Deep Dense Neural Networks for Solar Radiation Forecasting

This project implements the training and evaluation processes of Multi-Layer Perceptrons to perform short-term solar radiation forecasting from meteorological data (from the data available, forecasting is performed for values 1h in the future). This implementation also comprehends the data preparation pipeline, from the zipped raw data download from the National Institute of Meteorology of Brazil to the normalization process, the basic evaluation infrastructure and a few model baselines to be beaten.

The main objective of this project is to compare the performance of a single neural network fitted in data from geographically diverse data-collection sites against the performance of multi-layer machine learning ensembles fitted with site-specific data (i.e. one fitted model per data-collection site).

The implementation was carried out using Julia v1.8 with the addition of the main packages revolving around the ecosystems of Flux.jl and DataFrames.jl.

Baselines

As mentioned, a comparison against a few baselines to predict the solar radiation in the next hour are also carried out, such baselines stablished for the task at hand were:

  1. Houly Mean: the radiation in the next hour t + 1 will be computed as the mean solar radiation value across all training observations grouping by the hour of the day.
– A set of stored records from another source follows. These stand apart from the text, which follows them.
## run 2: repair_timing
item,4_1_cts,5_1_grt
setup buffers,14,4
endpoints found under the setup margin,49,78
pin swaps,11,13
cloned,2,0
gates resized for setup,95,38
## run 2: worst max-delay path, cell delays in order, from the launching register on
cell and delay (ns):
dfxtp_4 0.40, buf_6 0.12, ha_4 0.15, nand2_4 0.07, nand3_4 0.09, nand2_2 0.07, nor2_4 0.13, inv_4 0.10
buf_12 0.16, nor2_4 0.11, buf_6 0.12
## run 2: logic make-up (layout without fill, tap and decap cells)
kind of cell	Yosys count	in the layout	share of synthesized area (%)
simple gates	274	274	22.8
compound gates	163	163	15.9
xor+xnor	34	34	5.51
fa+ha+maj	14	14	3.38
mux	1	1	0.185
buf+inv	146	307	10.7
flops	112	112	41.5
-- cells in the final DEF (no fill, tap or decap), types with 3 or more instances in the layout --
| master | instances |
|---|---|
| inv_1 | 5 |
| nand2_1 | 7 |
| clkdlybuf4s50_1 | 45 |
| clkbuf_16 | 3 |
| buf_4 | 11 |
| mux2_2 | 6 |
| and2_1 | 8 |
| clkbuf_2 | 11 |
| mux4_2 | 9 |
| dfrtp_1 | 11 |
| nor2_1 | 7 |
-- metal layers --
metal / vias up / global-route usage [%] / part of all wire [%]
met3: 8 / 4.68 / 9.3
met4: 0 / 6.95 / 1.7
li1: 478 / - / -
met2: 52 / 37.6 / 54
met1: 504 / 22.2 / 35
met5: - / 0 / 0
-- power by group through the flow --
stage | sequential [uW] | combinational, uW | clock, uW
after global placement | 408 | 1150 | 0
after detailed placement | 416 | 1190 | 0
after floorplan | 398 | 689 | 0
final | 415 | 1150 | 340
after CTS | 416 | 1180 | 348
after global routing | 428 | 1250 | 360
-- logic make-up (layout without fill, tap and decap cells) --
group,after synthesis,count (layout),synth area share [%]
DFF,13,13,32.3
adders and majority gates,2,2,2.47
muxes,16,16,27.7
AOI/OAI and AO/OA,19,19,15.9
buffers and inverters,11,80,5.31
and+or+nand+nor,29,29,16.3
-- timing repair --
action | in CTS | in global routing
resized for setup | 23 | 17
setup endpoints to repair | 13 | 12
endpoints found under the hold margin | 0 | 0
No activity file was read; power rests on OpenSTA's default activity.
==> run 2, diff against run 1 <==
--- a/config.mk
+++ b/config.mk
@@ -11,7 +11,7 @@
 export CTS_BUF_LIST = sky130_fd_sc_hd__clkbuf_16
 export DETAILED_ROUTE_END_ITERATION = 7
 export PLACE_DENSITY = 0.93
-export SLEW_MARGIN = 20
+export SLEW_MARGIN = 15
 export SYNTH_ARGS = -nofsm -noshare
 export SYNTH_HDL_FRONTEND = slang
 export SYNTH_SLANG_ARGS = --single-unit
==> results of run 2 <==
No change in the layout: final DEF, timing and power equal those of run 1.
File: src/rtl/barrel_shift_sequencer_if.sv
// Command and response handshake bundle of the barrel shift sequencer.
interface barrel_shift_sequencer_if;
  import barrel_shift_pkg::*;

  logic             cmd_valid;
  logic             cmd_ready;
  logic [1:0]       cmd_op;
  logic [W-1:0]     cmd_data;
  logic [AMT_W-1:0] cmd_amt;
  logic             rsp_valid;
  logic             rsp_ready;
  logic [W-1:0]     rsp_data;

  modport slave (
    input  cmd_valid, cmd_op, cmd_data, cmd_amt, rsp_ready,
    output cmd_ready, rsp_valid, rsp_data
  );

  modport master (
    output cmd_valid, cmd_op, cmd_data, cmd_amt, rsp_ready,
    input  cmd_ready, rsp_valid, rsp_data
  );

endinterface
<file path="config.mk">
export PLATFORM = sky130hd
export DESIGN_NAME = traffic_phase_sequencer
export DESIGN_NICKNAME = d
export VERILOG_FILES = /design/src/rtl/traffic_phase_sequencer.sv
export SDC_FILE = /design/constraint.sdc
export NUM_CORES = 1
export LEC_CHECK = 0
export CAP_MARGIN = 20
export CORE_MARGIN = 10
export CORE_UTILIZATION = 42
export CTS_BUF_LIST = sky130_fd_sc_hd__clkbuf_4
export DETAILED_ROUTE_END_ITERATION = 10
export HOLD_SLACK_MARGIN = 0.15
export MAX_ROUTING_LAYER = met4
export PLACE_DENSITY = 0.69
export SLEW_MARGIN = 10
export SYNTH_ARGS = -nofsm -noshare
export SYNTH_HDL_FRONTEND = slang
export SYNTH_SLANG_ARGS = --single-unit
</file>
<file path="constraint.sdc">
create_clock -name clk -period 3.33 [get_ports clk]
set_clock_uncertainty 0.05 [all_clocks]
set_input_delay 0.999 -clock clk [delete_from_list [all_inputs] [get_ports clk]]
set_output_delay 0.999 -clock clk [all_outputs]
set_load 0.05 [all_outputs]
</file>
`src/rtl/alu_seq.sv`:
```
// alu_seq: multi-byte operation sequencer for the WIDTH-bit ALU.
//
// Accepts one wide request of up to BYTES slices. It drives the ALU one slice
// per cycle: the first slice uses the first-byte opcode and later slices use
// the chained opcode, so the ALU's internal carry links the slices. Each
// slice result is written into a wide result register, the flags are merged,
// and one response is returned over a valid/ready handshake.
//
// Optional feature: define ALU_SEQ_ABORT_EN to add the `abort` input, which
// cuts an operation short while it is in EXEC.
//
// Ports:
//   clk, rst_n          clock, asynchronous active-low reset
//   req_valid/ready     request handshake (ready only in IDLE)
//   req_op_first/chain  ALU opcode for the first slice / the remaining slices
//   req_len             slice count, clamped to 1..BYTES
//   req_msb_first       0: slices 0..L-1, 1: slices L-1..0
//   req_lhs/rhs         wide operands, slice k = [k*WIDTH +: WIDTH]
//   alu_*               registered ALU drive; alu_assert_bus is active-low
//   alu_result/flags    ALU combinational result, {lcarry,acarry,zero,sign,ovf}
//   resp_valid/ready    response handshake
//   resp_result/flags   assembled result (slices >= L are zero), merged flags
//   abort               (ALU_SEQ_ABORT_EN only) end EXEC early

module alu_seq #(
    parameter int WIDTH = 8,
    parameter int BYTES = 4,
    parameter int LEN_W = 3
) (
    input  logic                     clk,
    input  logic                     rst_n,
    input  logic                     req_valid,
    output logic                     req_ready,
    input  logic [3:0]               req_op_first,
    input  logic [3:0]               req_op_chain,
    input  logic [LEN_W-1:0]         req_len,
    input  logic                     req_msb_first,
    input  logic [WIDTH*BYTES-1:0]   req_lhs,
    input  logic [WIDTH*BYTES-1:0]   req_rhs,
    output logic [3:0]               alu_operation,
    output logic [WIDTH-1:0]         alu_lhs,
    output logic [WIDTH-1:0]         alu_rhs,
    output logic                     alu_assert_bus,
    input  logic [WIDTH-1:0]         alu_result,
    input  logic [4:0]               alu_flags,
    output logic                     resp_valid,
    input  logic                     resp_ready,
    output logic [WIDTH*BYTES-1:0]   resp_result,
    output logic [4:0]               resp_flags
`ifdef ALU_SEQ_ABORT_EN
    ,
    input  logic                     abort
`endif
);

    typedef enum logic [1:0] {
        IDLE = 2'd0,
        EXEC = 2'd1,
        RESP = 2'd2
    } state_e;

    localparam logic [LEN_W-1:0] ONE_L   = LEN_W'(1);
    localparam logic [LEN_W-1:0] BYTES_L = LEN_W'(BYTES);

    state_e                   state_q;
    logic [3:0]               op_chain_q;
    logic                     msb_first_q;
    logic [WIDTH*BYTES-1:0]   lhs_q;
    logic [WIDTH*BYTES-1:0]   rhs_q;
    logic [LEN_W-1:0]         len_q;
    logic [LEN_W-1:0]         cnt_q;
    logic [WIDTH*BYTES-1:0]   result_q;
    logic [4:0]               flags_q;
    logic                     zero_q;
    logic                     sign_q;
    logic                     ovf_q;
    logic                     req_ready_q;
    logic                     resp_valid_q;
    logic [3:0]               alu_op_q;
    logic [WIDTH-1:0]         alu_lhs_q;
    logic [WIDTH-1:0]         alu_rhs_q;
    logic                     alu_bus_q;

    logic [LEN_W-1:0]         len_d;
    logic [LEN_W-1:0]         first_s;
    logic [LEN_W-1:0]         s_cur;
    logic [LEN_W-1:0]         cnt_nx;
    logic [LEN_W-1:0]         s_nx;
    logic                     last;
    logic                     at_top;
    int unsigned              base_first;
    int unsigned              base_cur;
    int unsigned              base_nx;

    always_comb begin
        len_d = req_len;
        if (req_len == '0) begin
            len_d = ONE_L;
        end else if (req_len > BYTES_L) begin
            len_d = BYTES_L;
        end
        first_s    = req_msb_first ? (len_d - ONE_L) : '0;
        s_cur      = msb_first_q ? (len_q - ONE_L - cnt_q) : cnt_q;
        cnt_nx     = cnt_q + ONE_L;
        s_nx       = msb_first_q ? (len_q - ONE_L - cnt_nx) : cnt_nx;
        last       = (cnt_q == (len_q - ONE_L));
        // sign/overflow belong to the most significant slice, which is not
        // the final cycle when the request runs MSB first.
        at_top     = (s_cur == (len_q - ONE_L));
        base_first = 32'(first_s) * WIDTH;
        base_cur   = 32'(s_cur) * WIDTH;
        base_nx    = 32'(s_nx) * WIDTH;
    end

    always_ff @(posedge clk or negedge rst_n) begin
        if (!rst_n) begin
            state_q      <= IDLE;
            op_chain_q   <= '0;
            msb_first_q  <= 1'b0;
            lhs_q        <= '0;
            rhs_q        <= '0;
            len_q        <= '0;
            cnt_q        <= '0;
            result_q     <= '0;
            flags_q      <= '0;
            zero_q       <= 1'b0;
            sign_q       <= 1'b0;
            ovf_q        <= 1'b0;
            req_ready_q  <= 1'b1;
            resp_valid_q <= 1'b0;
            alu_op_q     <= '0;
            alu_lhs_q    <= '0;
            alu_rhs_q    <= '0;
            alu_bus_q    <= 1'b1;
        end else begin
            case (state_q)
                IDLE: begin
                    if (req_valid) begin
                        op_chain_q  <= req_op_chain;
                        msb_first_q <= req_msb_first;
                        lhs_q       <= req_lhs;
                        rhs_q       <= req_rhs;
                        len_q       <= len_d;
                        cnt_q       <= '0;
                        result_q    <= '0;
                        zero_q      <= 1'b1;
                        sign_q      <= 1'b0;
                        ovf_q       <= 1'b0;
                        req_ready_q <= 1'b0;
                        // ALU drive is registered, so slice 0 of the
                        // sequence is presented straight off the accept edge.
                        alu_op_q    <= req_op_first;
                        alu_lhs_q   <= req_lhs[base_first +: WIDTH];
                        alu_rhs_q   <= req_rhs[base_first +: WIDTH];
                        alu_bus_q   <= 1'b0;
                        state_q     <= EXEC;
                    end
                end
                EXEC: begin
`ifdef ALU_SEQ_ABORT_EN
                    if (abort) begin
                        // The slice on the bus this cycle is discarded.
                        flags_q      <= {2'b00, zero_q, 2'b00};
                        resp_valid_q <= 1'b1;
                        alu_op_q     <= '0;
                        alu_lhs_q    <= '0;
                        alu_rhs_q    <= '0;
                        alu_bus_q    <= 1'b1;
                        state_q      <= RESP;
                    end else
`endif
                    begin
                        result_q[base_cur +: WIDTH] <= alu_result;
                        zero_q <= zero_q & alu_flags[2];
                        if (at_top) begin
                            sign_q <= alu_flags[1];
                            ovf_q  <= alu_flags[0];
                        end
                        if (last) begin
                            flags_q <= {alu_flags[4], alu_flags[3],
                                        zero_q & alu_flags[2],
                                        at_top ? alu_flags[1] : sign_q,
                                        at_top ? alu_flags[0] : ovf_q};
                            resp_valid_q <= 1'b1;
                            alu_op_q     <= '0;
                            alu_lhs_q    <= '0;
                            alu_rhs_q    <= '0;
                            alu_bus_q    <= 1'b1;
                            state_q      <= RESP;
                        end else begin
                            cnt_q     <= cnt_nx;
                            alu_op_q  <= op_chain_q;
                            alu_lhs_q <= lhs_q[base_nx +: WIDTH];
                            alu_rhs_q <= rhs_q[base_nx +: WIDTH];
                        end
                    end
                end
                RESP: begin
                    if (resp_ready) begin
                        resp_valid_q <= 1'b0;
                        req_ready_q  <= 1'b1;
                        state_q      <= IDLE;
                    end
                end
                default: begin
                    state_q <= IDLE;
                end
            endcase
        end
    end

    assign req_ready      = req_ready_q;
    assign resp_valid     = resp_valid_q;
    assign resp_result    = result_q;
    assign resp_flags     = flags_q;
    assign alu_operation  = alu_op_q;
    assign alu_lhs        = alu_lhs_q;
    assign alu_rhs        = alu_rhs_q;
    assign alu_assert_bus = alu_bus_q;

endmodule

```
`config.mk`:
```
export PLATFORM = sky130hd
export DESIGN_NAME = alu_seq
export DESIGN_NICKNAME = d
export VERILOG_FILES = /design/src/rtl/alu_seq.sv
export SDC_FILE = /design/constraint.sdc
export NUM_CORES = 1
export LEC_CHECK = 0
export CORE_MARGIN = 5
export CORE_UTILIZATION = 51
export DETAILED_ROUTE_END_ITERATION = 16
export GPL_TIMING_DRIVEN = 1
export PLACE_DENSITY = 0.81
export SYNTH_ARGS = -nofsm -noshare
export SYNTH_HDL_FRONTEND = slang
export SYNTH_SLANG_ARGS = --single-unit
```
`constraint.sdc`:
```
create_clock -name clk -period 3.33 [get_ports clk]
set_clock_uncertainty 0.15 [all_clocks]
set_input_delay 0.4995 -clock clk [delete_from_list [all_inputs] [get_ports clk]]
set_output_delay 0.4995 -clock clk [all_outputs]
set_load 0.005 [all_outputs]
```
==> results of run 1 <==
[worst min-delay path, stage by stage, from the launching register on]
cell,delay [ns]
dfstp_2,0.37
nand2_1,0.04
nand2_1,0.04
[registers in the layout, summed over array words and instances, names as in the netlist]
signal and cells:
lhs_q 32, resp_result 32, rhs_q 32, alu_lhs 8, alu_rhs 8, resp_flags 5, alu_operation 4, op_chain_q 4
cnt_q 3, len_q 3, state_q 2, alu_assert_bus 1, msb_first_q 1, ovf_q 1, req_ready 1, resp_valid 1
sign_q 1, zero_q 1
[per-stage QoR]
| step | power [mW] | std cells | hold WS (ns) | setup TNS [ns] | cell area, sq um |
|---|---|---|---|---|---|
| after floorplan | 5.72 | 715 | 0.0539 | 0 | 6920 |
| after global placement | 6.93 | 1015 | 0.297 | 0 | 8640 |
| after detailed placement | 7.17 | 1015 | 0.300 | -0.481 | 8640 |
| after CTS | 9.19 | 1050 | 0.308 | 0 | 9280 |
| after global routing | 9.84 | 1051 | 0.322 | -0.0895 | 9330 |
| final | 9.28 | 1051 | 0.304 | 0 | 9330 |
[report_power, final]
group          internal [mW]  total, mW  switching [mW]
Clock                   1.17       1.92           0.744
Sequential              2.41       2.86           0.446
Combinational           2.16       4.50            2.34
Total                   5.75       9.28            3.53
[cells by family (layout without fill, tap and decap cells)]
family,after synthesis,after routing,share of synthesized area [%]
AOI/OAI and AO/OA,93,93,10.1
xor gates and xnor gates,8,8,1.57
adders and majority gates,10,10,2.03
buffers and inverters,66,226,4.36
DFF,140,140,50.7
muxes,40,40,8.99
and+or+nand+nor,358,358,22.3
[worst max path at each step]
stage | cells past startpoint | to | slack [ns] | start
2_1_floorplan | 10 | resp_result[16]$_DFFE_PN0P_ | 0.26 | len_q[0]$_DFFE_PN0P_
3_3_place_gp | 11 | resp_result[19]$_DFFE_PN0P_ | 0.13 | len_q[0]$_DFFE_PN0P_
3_5_place_dp | 11 | resp_result[3]$_DFFE_PN0P_ | -0.06 | len_q[0]$_DFFE_PN0P_
4_1_cts | 11 | resp_result[3]$_DFFE_PN0P_ | 0.004 | len_q[0]$_DFFE_PN0P_
5_1_grt | 11 | resp_result[22]$_DFFE_PN0P_ | -0.04 | len_q[0]$_DFFE_PN0P_
6_report | 10 | resp_result[0]$_DFFE_PN0P_ | 0.08 | len_q[0]$_DFFE_PN0P_
[metal layers]
metal	routed length (microns)	vias to the layer above
met3	1630	39
met1	7720	2944
met5	0	-
met4	408	0
li1	-	2740
met2	9600	312
[final cells by class]
class,count,share of cell area [%]
Clock buffer,17,4.56
Clock inverter,15,1.88
Inverter,19,0.764
Multi-Input combinational cell,509,34.1
Sequential cell,140,37.6
Tap cell,176,2.36
Timing Repair Buffer,175,18.8
[timing repair]
item / in CTS / in global routing
buffers inserted: 2 / 1
pin swaps: 0 / 2
resized for setup: 2 / 8
gates cloned: 0 / 0
endpoints found under the setup margin: 16 / 24
hold endpoints to repair: 67 / 0
hold buffers: 1 / 0
[placed cells by master, fill, tap and decap left out, types with 7 or more instances in the layout]
| cell type | n |
|---|---|
| nand2_1 | 277 |
| clkdlybuf4s50_1 | 151 |
| dfrtp_1 | 138 |
| nand3_1 | 36 |
| o21ai_0 | 23 |
| mux2i_1 | 19 |
| inv_1 | 18 |
| clkbuf_16 | 17 |
| buf_4 | 17 |
| a211oi_1 | 16 |
| a221o_1 | 16 |
| nor3b_1 | 15 |
| a311oi_1 | 15 |
| mux4_2 | 14 |
| a21oi_1 | 8 |
| nand2b_1 | 7 |
| ha_1 | 7 |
Example: let the current hour = 10h, the radiation for hour = 11h will be the mean value of all observations which took place at 11h.

  2. Daily Mean: the radiation in the next hour t + 1 will be computed as the mean solar radiation value across all training observations grouping by the day of the year. Example: let the current day of year = 110 (April 20th) and the current hour = 10h, the radiation for hour = 11h will be the mean value of radiation across all observations in the same day of year (in this case the 110th day).

  3. Date-Time Mean: analog to the Daily Mean and Hourly Mean baselines, in this baseline the radiation in the next hour t + 1 will be computed as the mean solar radiaiton value across all training observations grouping by the day of the year and the hour of the day.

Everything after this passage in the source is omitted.